Finns are quite active with vacationing in Thailand. A few citizens were lost that morning. Fortunately there are also plenty of famous survival stories around. One of them is from the speaker of our national parliament, Mr. Sauli Niinistö. He had to cling to a light post while being washed by the tsunami. Later he wrote a book about his near death experience.

Us four traveling together were lucky with the location; however the effects of the tsunami were felt. Suddenly the area we were in experienced a huge influx of people coming in from the immediate disaster zone. There we people around with bandages on their heads, arms, legs etc. Many of them had seen the disaster up close and personal, but made a choice to continue their holidays regardless. The locals really welcomed them in and showed some of that famous Thai hospitality.
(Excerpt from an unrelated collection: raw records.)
--- src/rtl/apb2axi_pkg.sv ---
// Shared types and constants for the APB-to-AXI bridge.
package apb2axi_pkg;

    localparam int AXI_ADDR_W = 32;
    localparam int AXI_DATA_W = 64;
    localparam int AXI_ID_W   = 4;
    localparam int REQ_TAG_W  = 4;

    localparam logic [1:0] AXI_BURST_INCR = 2'b01;
    localparam logic [1:0] AXI_RESP_OKAY   = 2'b00;
    localparam logic [1:0] AXI_RESP_EXOKAY = 2'b01;
    localparam logic [1:0] AXI_RESP_SLVERR = 2'b10;
    localparam logic [1:0] AXI_RESP_DECERR = 2'b11;

    // Request FIFO entry, MSB first.
    typedef struct packed {
        logic                    is_write;
        logic [AXI_ADDR_W-1:0]   addr;
        logic [AXI_DATA_W-1:0]   wdata;
        logic [AXI_DATA_W/8-1:0] wstrb;
        logic [REQ_TAG_W-1:0]    tag;
    } req_entry_t;

    // Completion FIFO entry, MSB first.
    typedef struct packed {
        logic [REQ_TAG_W-1:0]  tag;
        logic                  is_write;
        logic [1:0]            resp;
        logic [AXI_DATA_W-1:0] rdata;
    } cpl_entry_t;

    localparam int REQ_W = $bits(req_entry_t);
    localparam int CPL_W = $bits(cpl_entry_t);

    typedef enum logic [2:0] {
        ST_IDLE,
        ST_WR_ADDR_DATA,
        ST_WR_RESP,
        ST_RD_ADDR,
        ST_RD_DATA,
        ST_CPL
    } issuer_state_e;

    // AXI AxSIZE encoding for a full-width beat of the given byte count.
    function automatic logic [2:0] axi_size(input int bytes);
        return 3'($clog2(bytes));
    endfunction

endpackage

--- src/rtl/apb2axi_axi_issuer.sv ---
// Single-outstanding AXI4 master: pops a request entry, issues one
// single-beat write or read, and pushes a completion entry.
module apb2axi_axi_issuer
    import apb2axi_pkg::*;
#(
    parameter int ADDR_W = AXI_ADDR_W,
    parameter int DATA_W = AXI_DATA_W,
    parameter int ID_W   = AXI_ID_W,
    parameter int TAG_W  = REQ_TAG_W
) (
    input  logic                                   clk,
    input  logic                                   resetn,
    input  logic                                   req_valid,
    output logic                                   req_ready,
    input  logic [1+ADDR_W+DATA_W+DATA_W/8+TAG_W-1:0] req_data,
    output logic                                   cpl_valid,
    input  logic                                   cpl_ready,
    output logic [TAG_W+1+2+DATA_W-1:0]            cpl_data,
    output logic                                   awvalid,
    input  logic                                   awready,
    output logic [ADDR_W-1:0]                      awaddr,
    output logic [ID_W-1:0]                        awid,
    output logic [7:0]                             awlen,
    output logic [2:0]                             awsize,
    output logic [1:0]                             awburst,
    output logic                                   wvalid,
    input  logic                                   wready,
    output logic [DATA_W-1:0]                      wdata,
    output logic [DATA_W/8-1:0]                    wstrb,
    output logic                                   wlast,
    input  logic                                   bvalid,
    output logic                                   bready,
    input  logic [ID_W-1:0]                        bid,
    input  logic [1:0]                             bresp,
    output logic                                   arvalid,
    input  logic                                   arready,
    output logic [ADDR_W-1:0]                      araddr,
    output logic [ID_W-1:0]                        arid,
    output logic [7:0]                             arlen,
    output logic [2:0]                             arsize,
    output logic [1:0]                             arburst,
    input  logic                                   rvalid,
    output logic                                   rready,
    input  logic [ID_W-1:0]                        rid,
    input  logic [DATA_W-1:0]                      rdata,
    input  logic [1:0]                             rresp,
    input  logic                                   rlast
);

    localparam int STRB_W = DATA_W / 8;
    localparam int REQ_W_L = 1 + ADDR_W + DATA_W + STRB_W + TAG_W;
    localparam logic [2:0] BEAT_SIZE = axi_size(STRB_W);

    issuer_state_e state_q, state_d;
    logic run_q;

    logic              is_write_q, is_write_d;
    logic [ADDR_W-1:0] addr_q, addr_d;
    logic [DATA_W-1:0] wdata_q, wdata_d;
    logic [STRB_W-1:0] wstrb_q, wstrb_d;
    logic [TAG_W-1:0]  tag_q, tag_d;
    logic [1:0]        resp_q, resp_d;
    logic [DATA_W-1:0] rdata_q, rdata_d;
    logic              aw_done_q, aw_done_d;
    logic              w_done_q, w_done_d;

    logic [ID_W-1:0] issued_id;
    logic req_hs, aw_hs, w_hs, b_hs, ar_hs, r_hs, cpl_hs;

    // Request entry fields.
    logic              req_is_write;
    logic [ADDR_W-1:0] req_addr;
    logic [DATA_W-1:0] req_wdata;
    logic [STRB_W-1:0] req_wstrb;
    logic [TAG_W-1:0]  req_tag;

    assign req_is_write = req_data[REQ_W_L-1];
    assign req_addr     = req_data[REQ_W_L-2 -: ADDR_W];
    assign req_wdata    = req_data[TAG_W+STRB_W +: DATA_W];
    assign req_wstrb    = req_data[TAG_W +: STRB_W];
    assign req_tag      = req_data[0 +: TAG_W];

    // All handshake-facing valids/readys decode from registered state only;
    // run_q keeps req_ready low until the first edge after reset release.
    assign req_ready = run_q && (state_q == ST_IDLE);
    assign awvalid   = (state_q == ST_WR_ADDR_DATA) && !aw_done_q;
    assign wvalid    = (state_q == ST_WR_ADDR_DATA) && !w_done_q;
    assign bready    = (state_q == ST_WR_RESP);
    assign arvalid   = (state_q == ST_RD_ADDR);
    assign rready    = (state_q == ST_RD_DATA);
    assign cpl_valid = (state_q == ST_CPL);

    assign req_hs = req_valid && req_ready;
    assign aw_hs  = awvalid && awready;
    assign w_hs   = wvalid && wready;
    assign b_hs   = bvalid && bready;
    assign ar_hs  = arvalid && arready;
    assign r_hs   = rvalid && rready;
    assign cpl_hs = cpl_valid && cpl_ready;

    assign issued_id = ID_W'(tag_q);

    assign awaddr  = addr_q;
    assign awid    = issued_id;
    assign awlen   = 8'd0;
    assign awsize  = BEAT_SIZE;
    assign awburst = AXI_BURST_INCR;
    assign wdata   = wdata_q;
    assign wstrb   = wstrb_q;
    assign wlast   = 1'b1;
    assign araddr  = addr_q;
    assign arid    = issued_id;
    assign arlen   = 8'd0;
    assign arsize  = BEAT_SIZE;
    assign arburst = AXI_BURST_INCR;

    assign cpl_data = {tag_q, is_write_q, resp_q, rdata_q};

    // Next-state and capture logic for the transaction sequencer.
    always_comb begin
        state_d    = state_q;
        is_write_d = is_write_q;
        addr_d     = addr_q;
        wdata_d    = wdata_q;
        wstrb_d    = wstrb_q;
        tag_d      = tag_q;
        resp_d     = resp_q;
        rdata_d    = rdata_q;
        aw_done_d  = aw_done_q;
        w_done_d   = w_done_q;
        case (state_q)
            ST_IDLE: begin
                if (req_hs) begin
                    is_write_d = req_is_write;
                    addr_d     = req_addr;
                    wdata_d    = req_wdata;
                    wstrb_d    = req_wstrb;
                    tag_d      = req_tag;
                    resp_d     = AXI_RESP_OKAY;
                    rdata_d    = '0;
                    aw_done_d  = 1'b0;
                    w_done_d   = 1'b0;
                    state_d    = req_is_write ? ST_WR_ADDR_DATA : ST_RD_ADDR;
                end
            end
            ST_WR_ADDR_DATA: begin
                aw_done_d = aw_done_q | aw_hs;
                w_done_d  = w_done_q | w_hs;
                // Both channels done, possibly finishing in the same cycle.
                if ((aw_done_q | aw_hs) && (w_done_q | w_hs)) begin
                    aw_done_d = 1'b0;
                    w_done_d  = 1'b0;
                    state_d   = ST_WR_RESP;
                end
            end
            ST_WR_RESP: begin
                if (b_hs) begin
                    resp_d  = (bid != issued_id) ? AXI_RESP_SLVERR : bresp;
                    state_d = ST_CPL;
                end
            end
            ST_RD_ADDR: begin
                if (ar_hs) begin
                    state_d = ST_RD_DATA;
                end
            end
            ST_RD_DATA: begin
                if (r_hs) begin
                    resp_d  = ((rid != issued_id) || !rlast) ? AXI_RESP_SLVERR : rresp;
                    rdata_d = rdata;
                    state_d = ST_CPL;
                end
            end
            ST_CPL: begin
                if (cpl_hs) begin
                    state_d = ST_IDLE;
                end
            end
            default: state_d = ST_IDLE;
        endcase
    end

    // State register; reset drops any in-flight transaction.
    always_ff @(posedge clk or negedge resetn) begin
        if (!resetn) begin
            state_q <= ST_IDLE;
            run_q   <= 1'b0;
        end else begin
            state_q <= state_d;
            run_q   <= 1'b1;
        end
    end

    // Captured request fields, response and progress flags.
    always_ff @(posedge clk or negedge resetn) begin
        if (!resetn) begin
            is_write_q <= 1'b0;
            addr_q     <= '0;
            wdata_q    <= '0;
            wstrb_q    <= '0;
            tag_q      <= '0;
            resp_q     <= '0;
            rdata_q    <= '0;
            aw_done_q  <= 1'b0;
            w_done_q   <= 1'b0;
        end else begin
            is_write_q <= is_write_d;
            addr_q     <= addr_d;
            wdata_q    <= wdata_d;
            wstrb_q    <= wstrb_d;
            tag_q      <= tag_d;
            resp_q     <= resp_d;
            rdata_q    <= rdata_d;
            aw_done_q  <= aw_done_d;
            w_done_q   <= w_done_d;
        end
    end

endmodule
--- config.mk ---
export PLATFORM = sky130hd
export DESIGN_NAME = apb2axi_axi_issuer
export DESIGN_NICKNAME = d
export VERILOG_FILES = /design/src/rtl/apb2axi_pkg.sv /design/src/rtl/apb2axi_axi_issuer.sv
export SDC_FILE = /design/constraint.sdc
export NUM_CORES = 1
export LEC_CHECK = 0
export CAP_MARGIN = 20
export CORE_AREA = 2 2 171 173
export CTS_CLUSTER_DIAMETER = 200
export DETAILED_ROUTE_END_ITERATION = 8
export DIE_AREA = 0 0 173 175
export GPL_ROUTABILITY_DRIVEN = 0
export HOLD_SLACK_MARGIN = 0.03
export PLACE_DENSITY = 0.6
export SYNTH_ARGS = -nofsm -noshare
export SYNTH_HDL_FRONTEND = slang
export SYNTH_SLANG_ARGS = --single-unit
--- constraint.sdc ---
create_clock -name clk -period 2.1 [get_ports clk]
set_clock_uncertainty 0.15 [all_clocks]
set_input_delay 0.315 -clock clk [delete_from_list [all_inputs] [get_ports clk]]
set_output_delay 0.315 -clock clk [all_outputs]
set_load 0.03 [all_outputs]
## Yosys cells after proc, flatten, opt, wreduce, memory -nomap -nowiden

Cells that the tools add are included.

- Input bits: 195
- ROM bits: 0
- Flip-flop bits (word level): 181
- Memories kept: 0
- RAM bits: 0
- Bits in latches: 0

- Add/sub/neg operators: 0
- Equality and inequality tests: 13
- Reductions and logical operators: 24
- Bitwise operators: 2
- Shift operators: 0
- $lt $le $gt $ge: 0
- Multiply operators: 0
- Multiplexer cells: 22
- Div/mod/pow operators: 0

Operator list:

| cell | number |
|---|---|
| $mux W64 | 2 |
| $pmux W64 S2 | 1 |
| $mux W3 | 6 |
| $pmux W3 S6 | 1 |
| $mux W2 | 6 |
| $logic_and A1 B1 Y1 | 11 |
| $ne A2 B1 Y1 const B | 5 |
| $ne A4 B4 Y1 | 2 |
| $eq A3 B2 Y1 const B | 2 |
| $eq A3 B3 Y1 const B | 2 |
| $pmux W2 S3 | 1 |
| $reduce_and A6 Y1 | 1 |
| $pmux W1 S2 | 2 |
| $reduce_and A2 Y1 | 2 |
| $reduce_and A4 Y1 | 1 |
| $reduce_bool A2 Y1 | 2 |
| $eq A3 B1 Y1 const B | 1 |
| $logic_not A1 Y1 | 3 |
| $logic_not A3 Y1 | 1 |
| $mux W1 | 3 |
| $reduce_and A3 Y1 | 1 |
| $reduce_bool A3 Y1 | 1 |
| $ne A2 B2 Y1 const B | 1 |
| $or A1 B1 Y1 | 2 |
| $logic_or A1 B1 Y1 | 1 |

## Longest topological paths before layout

Gate-level depths: netlist (run 1).

- Word-level depth: 7
- Gate-level depth with buffers: 6
- Mapped depth without buffers: 4

## Worst setup path after synthesis (run 1)

OpenSTA, ideal clock, no wires.

- Path kind: flip-flop to flip-flop
- Start: register state_q[2]
- End: register rdata_q[13]
- Slack: 0.245 ns
- Arrival time: 1.639 ns
- Required time: 1.884 ns
- Cell stages (with the launch flop): 7
- Buffers on the path: 3
- Cell sequence: dfrtp_1 -> buf_4 -> nor3b_2 -> and2_4 -> buf_4 -> buf_4 -> a22o_1

- Elaborated cells on any way between the ends: 10
- Those cells by class: eq/ne (3); mux (1); reduce/logical (6)

RTL lines:

| item | RTL line | source |
|---|---|---|
| from (decl) | apb2axi_axi_issuer.sv:54 | `issuer_state_e state_q, state_d;` |
| from (signal assigned) | apb2axi_axi_issuer.sv:189 | `state_q <= state_d;` |
| $eq A3 B3 Y1 (*) | apb2axi_axi_issuer.sv:90 | `assign rready = (state_q == ST_RD_DATA);` |
| net rready | apb2axi_axi_issuer.sv:43 | `output logic rready,` |
| $logic_and A1 B1 Y1 | apb2axi_axi_issuer.sv:98 | `assign r_hs = rvalid && rready;` |
| $ne A2 B1 Y1 (no source line) | - |  |
| $reduce_and A3 Y1 (no source line) | - |  |
| to (signal assigned) | apb2axi_axi_issuer.sv:213 | `rdata_q <= rdata_d;` |
| to (decl) | apb2axi_axi_issuer.sv:63 | `logic [DATA_W-1:0] rdata_q, rdata_d;` |

Mark *: on every way through the listed nets, which the timed path passes. The rest lies on a longest branch.
A chain may end at the register's enable or synchronous reset.

## Worst setup path after layout (run 1)

- Start: register resp_q[0]
- End: output cpl_data[64]

RTL lines:

| item | RTL line | source |
|---|---|---|
| from (decl) | apb2axi_axi_issuer.sv:62 | `logic [1:0] resp_q, resp_d;` |
| from (signal assigned) | apb2axi_axi_issuer.sv:212 | `resp_q <= resp_d;` |
| to (decl) | apb2axi_axi_issuer.sv:18 | `output logic [TAG_W+1+2+DATA_W-1:0] cpl_data,` |

No word-level cell between the ends.

==> impl_results.md, run 1 <==
* Synth top area share at 60.6%
* Synthesized area at 7470 um2
* Clock latency on the worst-skew pair at 0.41 ns
* Cell taking the most area after synthesis: dfrtp_1
* Hold_ws at 0.283 ns
* Top cells by area, synth: dfrtp_1 61%, mux2_1 16%, buf_4 8.6%
* Die Y at 175 um
* CTS root buf: clkbuf_16
* Initial antenna violation count at 0
* CTS tree: built
* Remaining global-route overflow at 0
* Setup Viol. Count Final at 0
* Max Fclk at 497 MHz
* Critical path buffers and inverters at 1
* Peak supply drop at 0.000891 V
* Area Growth Syn to Fin at 66.9%
* Power per cell area at 1710 nW/um2
* Initial Util at 26.3%
* Drc violations at 0
* Share of post-route cells with drive strength above 1 at 8.69%
* Synth Flop Type: dfrtp_1
* Total GRT Usage at 14.7%
* Critical-path top delay cell: clkdlybuf4s50_1
* Netlist cell types at 36
* Reg2reg end: wdata[9]$_DFFE_PN0P_
* Clk sinks at 181
* Hold Violations, Final at 0
* Type of the worst setup path: register to primary output
* Slowest stage delay, CP at 0.72 ns
* Hold/Removal Path Class: primary input to asynchronous set/reset pin
* FF+latch count, synth at 181
* Top cells by count, synth: 181 x dfrtp_1, 109 x mux2_1, 86 x buf_4
* Worst-Margin Slew at 0.517 ns
* Gate Count Post-Synth at 512
* Worst R2R Path Depth at 5
* Diodes inserted at 0
* Port bufs at 416
* Worst-path clk slew at 0.07 ns
* ANT nets after route at 0
* Crit-path leading delay family: buffers and inverters
* Routed WL at 22500 um
* Post-synth ARST share at 100%
* EDFF count, synth at 0
* Critical Path, Cell by Cell: clkdlybuf4s50_1
* Number of global-route vias before repair at 5725
* Inserted Clock Buffers at 17
* Largest net degree at the start of global routing at 64
* Deepest clock path buffer count at 2
* Slew Viols, Final at 0
* Reg2reg start: state_q[1]$_DFFE_PN0P_
* CP Launch Type: register
* Via count at 5571
* Worst path required time at 1.63 ns
* Die area at 30300 um2
* Crit path DAT at 1.55 ns
* Detailed-route wire length per cell at 17.3 um
* Count of maximum capacitance violations at 0
* Yosys warns at 0
* Max FO, Critical Path at 2
* Rows at 62
* Multi-input logic area at 2310 um2
* Count leader, synth: dfrtp_1
* First-iteration detailed-routing DRC count at 197
* Hpwl dp at 17600 um
* Final worst path period share at 95.9%
* Die extent in x at 173 um
* Area occupied by registers at 4530 um2
* Final min period at 2.01 ns
* Via/cell ratio at 4.27
* Reg-to-reg setup timing slack at 0.15 ns
* Core Footprint at 28400 um2
* Status: finished clean
* H-Tree Depth at 4
* Slew HR at 65.6%
* Register area share after synthesis at 60.6%
* Worst setup EP type: primary output
* Static Leak at 0.00536 uW
* Io pins at 444
* RSZ-0062 raised after global routing: false
* Syn_area_per_cell at 14.6 um2
* Drt pass-1 iters at 4
* First-pass GRT wire length at 34700 um
* Final #Nets at 1103
* Fillers at 2671
* Core Util, Final at 43.9%
==> registers in the layout (all words and copies together), names as in the netlist <==
name        flops
state_q         3
is_write_q      1
run_q           1
araddr         32
resp_q          2
rdata_q        64
arid            4
wdata          64
w_done_q        1
aw_done_q       1
wstrb           8
==> cells in the final DEF, fill, tap and decap left out, types with 7 or more instances in the layout <==
master           instances
xor2_1                   7
clkbuf_16               17
conb_1                  28
nor2_1                  10
clkdlybuf4s50_1        396
dfrtp_1                178
buf_12                  15
dlygate4sd2_1            9
a22o_1                  65
mux2_1                 109
buf_4                   22
==> worst max-delay path by stage <==
stage / from / cells after the start / slack (ns) / to
final: resp_q[0]$_DFFE_PN0P_ / 1 / 0.09 / cpl_data[64]
after detailed placement: req_valid / 6 / -0.1 / wdata[9]$_DFFE_PN0P_
after global placement: req_valid / 6 / -0.07 / wdata[20]$_DFFE_PN0P_
after global routing: state_q[2]$_DFFE_PN0P_ / 3 / 0.003 / bready
after floorplan: state_q[2]$_DFFE_PN0P_ / 6 / 0.25 / rdata_q[13]$_DFFE_PN0P_
after CTS: arid[2]$_DFFE_PN0P_ / 1 / 0.002 / arid[2]
==> logic make-up after synthesis <==
kind of cell,count (synthesis),synth area share (%)
compound gates,78,8.96
simple gates,36,2.85
mux,110,16.6
flops,181,60.6
xor+xnor,8,0.938
other cells,2,0.101
buf+inv,97,9.95
==> timing repair <==
| action | in CTS | in global routing |
|---|---|---|
| gates resized for setup | 12 | 5 |
| hold endpoints to repair | 41 | 0 |
| hold buffers | 1 | 0 |
| cloned | 0 | 0 |
| setup endpoints to repair | 12 | 8 |
| buffers inserted | 0 | 1 |
==> report_power, final <==
group | internal, uW | switching, uW | total [uW]
sequential | 5210 | 1120 | 6330
clock | 1610 | 1520 | 3130
combinational | 5240 | 6600 | 11800
==> area by class of cell <==
class / instances / area share (%)
Clock inverter: 14 / 1.08
Timing Repair Buffer: 447 / 36.6
Tap cell: 384 / 3.85
Clock buffer: 18 / 3.52
Multi-Input combinational cell: 260 / 18.5
Sequential cell: 181 / 36.4
Inverter: 1 / 0.0301
==> per-stage QoR <==
| step | TNS, ns | total power, uW | worst slack, ns | cell area, um2 | std cells |
|---|---|---|---|---|---|
| 6_report | 0 | 21300 | 0.0868 | 12500 | 1305 |
| 3_3_place_gp | -6.62 | 18300 | -0.0723 | 11900 | 1271 |
| 2_1_floorplan | 0 | 13300 | 0.245 | 7570 | 538 |
| 5_1_grt | 0 | 22300 | 0.00259 | 12500 | 1305 |
| 4_1_cts | 0 | 21600 | 0.00178 | 12400 | 1304 |
| 3_5_place_dp | -7.22 | 18400 | -0.0953 | 11900 | 1271 |
==> routing by layer <==
metal	wire length (um)	track usage (%)	vias to the layer above
met5	0	0	-
met4	295	3.99	0
met3	1400	4.09	17
met2	11700	25.5	239
met1	9120	18.0	2788
li1	-	-	2527
Power figures use the tool's default switching activity.
==> run 2, diff against run 1 <==
CORE_AREA = 2 2 174 176   (was 2 2 171 173)
CTS_BUF_LIST = sky130_fd_sc_hd__clkbuf_4   (was not set)
DIE_AREA = 0 0 176 178   (was 0 0 173 175)
PLACE_DENSITY = 0.58   (was 0.6)
==> run 2 against run 1 <==
  * Cell count rose by 2.1%
  * Utilization down 1.9 points
  * First-iteration DRC count shrank 3.6%
  * Die area is 3.5% higher
  * Sequential cell count stayed put
  * Critical endpoint is now rready
  * Hold slack got worse by 0.17 ns
  * Worst setup slack got worse by 0.079 ns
CC Atrribution: estorde@Flickr

A day or two after the disaster I received a call from an extremely well connected thai gentleman who put in me in touch with the CEO of Thailand's national Internet company (and regulator) Inet Thailand. This company has been originally set up by the order of His Majesty King Bhumibol Adulyadej, which is a rather unusual way to get your Internet business going..

Thailand has long had the kind of Internet infrastructure that is nationally controlled, and there's only one sizeable gateway handling traffic in and out of the country. Most traffic to Europe goes through the USA (the other way around as you would imagine) and this makes Thai websites very slow to access from the EU.
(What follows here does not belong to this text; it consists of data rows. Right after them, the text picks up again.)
### config.mk
export PLATFORM = sky130hd
export DESIGN_NAME = img_rom_streamer
export DESIGN_NICKNAME = d
export VERILOG_FILES = /design/src/rtl/img_rom_streamer.sv
export SDC_FILE = /design/constraint.sdc
export NUM_CORES = 1
export LEC_CHECK = 0
export CAP_MARGIN = 15
export CELL_PAD_IN_SITES_DETAIL_PLACEMENT = 0
export CELL_PAD_IN_SITES_GLOBAL_PLACEMENT = 1
export CORE_ASPECT_RATIO = 1.25
export CORE_UTILIZATION = 45
export CTS_BUF_LIST = sky130_fd_sc_hd__clkbuf_4 sky130_fd_sc_hd__clkbuf_8 sky130_fd_sc_hd__clkbuf_16
export DETAILED_ROUTE_END_ITERATION = 7
export GPL_ROUTABILITY_DRIVEN = 0
export GPL_TIMING_DRIVEN = 0
export MAX_ROUTING_LAYER = met4
export PLACE_DENSITY = 0.86
export RECOVER_POWER = 25
export SETUP_SLACK_MARGIN = 0.05
export SLEW_MARGIN = 20
export SYNTH_ARGS = -nofsm -noshare
export SYNTH_HDL_FRONTEND = slang
export SYNTH_SLANG_ARGS = --single-unit
### constraint.sdc
create_clock -name clk -period 6.7 [get_ports clk]
set_input_delay 0.67 -clock clk [delete_from_list [all_inputs] [get_ports clk]]
set_output_delay 0.67 -clock clk [all_outputs]
set_load 0.02 [all_outputs]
The Tsunami caused chaos, information was not easy to obtain, hundreds of thousands of worried relatives etc were trying to find out what ever they can on the net and the infrastructure could not handle it all. Inet Thailand asked for our help, and we immediately stepped in. It took a few efficient phone calls from the beach back to icy, cold and dark Finland to get everything organized. Magenta had a data enter in London, and we set up everything there in cooperation with Inet Thailand.

Altogether 14 different government instances had their data mashed up and collected to a joint mirror in London. Those included Thai ministry sites, crime scene investigation sites, Thai navy sites, hospital patient listings, victim ID listings, disaster information services etc. In fact you can still find all the data online here:

http://www.inet.co.th/tsunami/

On the pages it still says "We would like to thank Magenta Sites Ltd for hosting the European Mirror of this site for the first 2 years, and Parisian Ltd for continuing hosting support."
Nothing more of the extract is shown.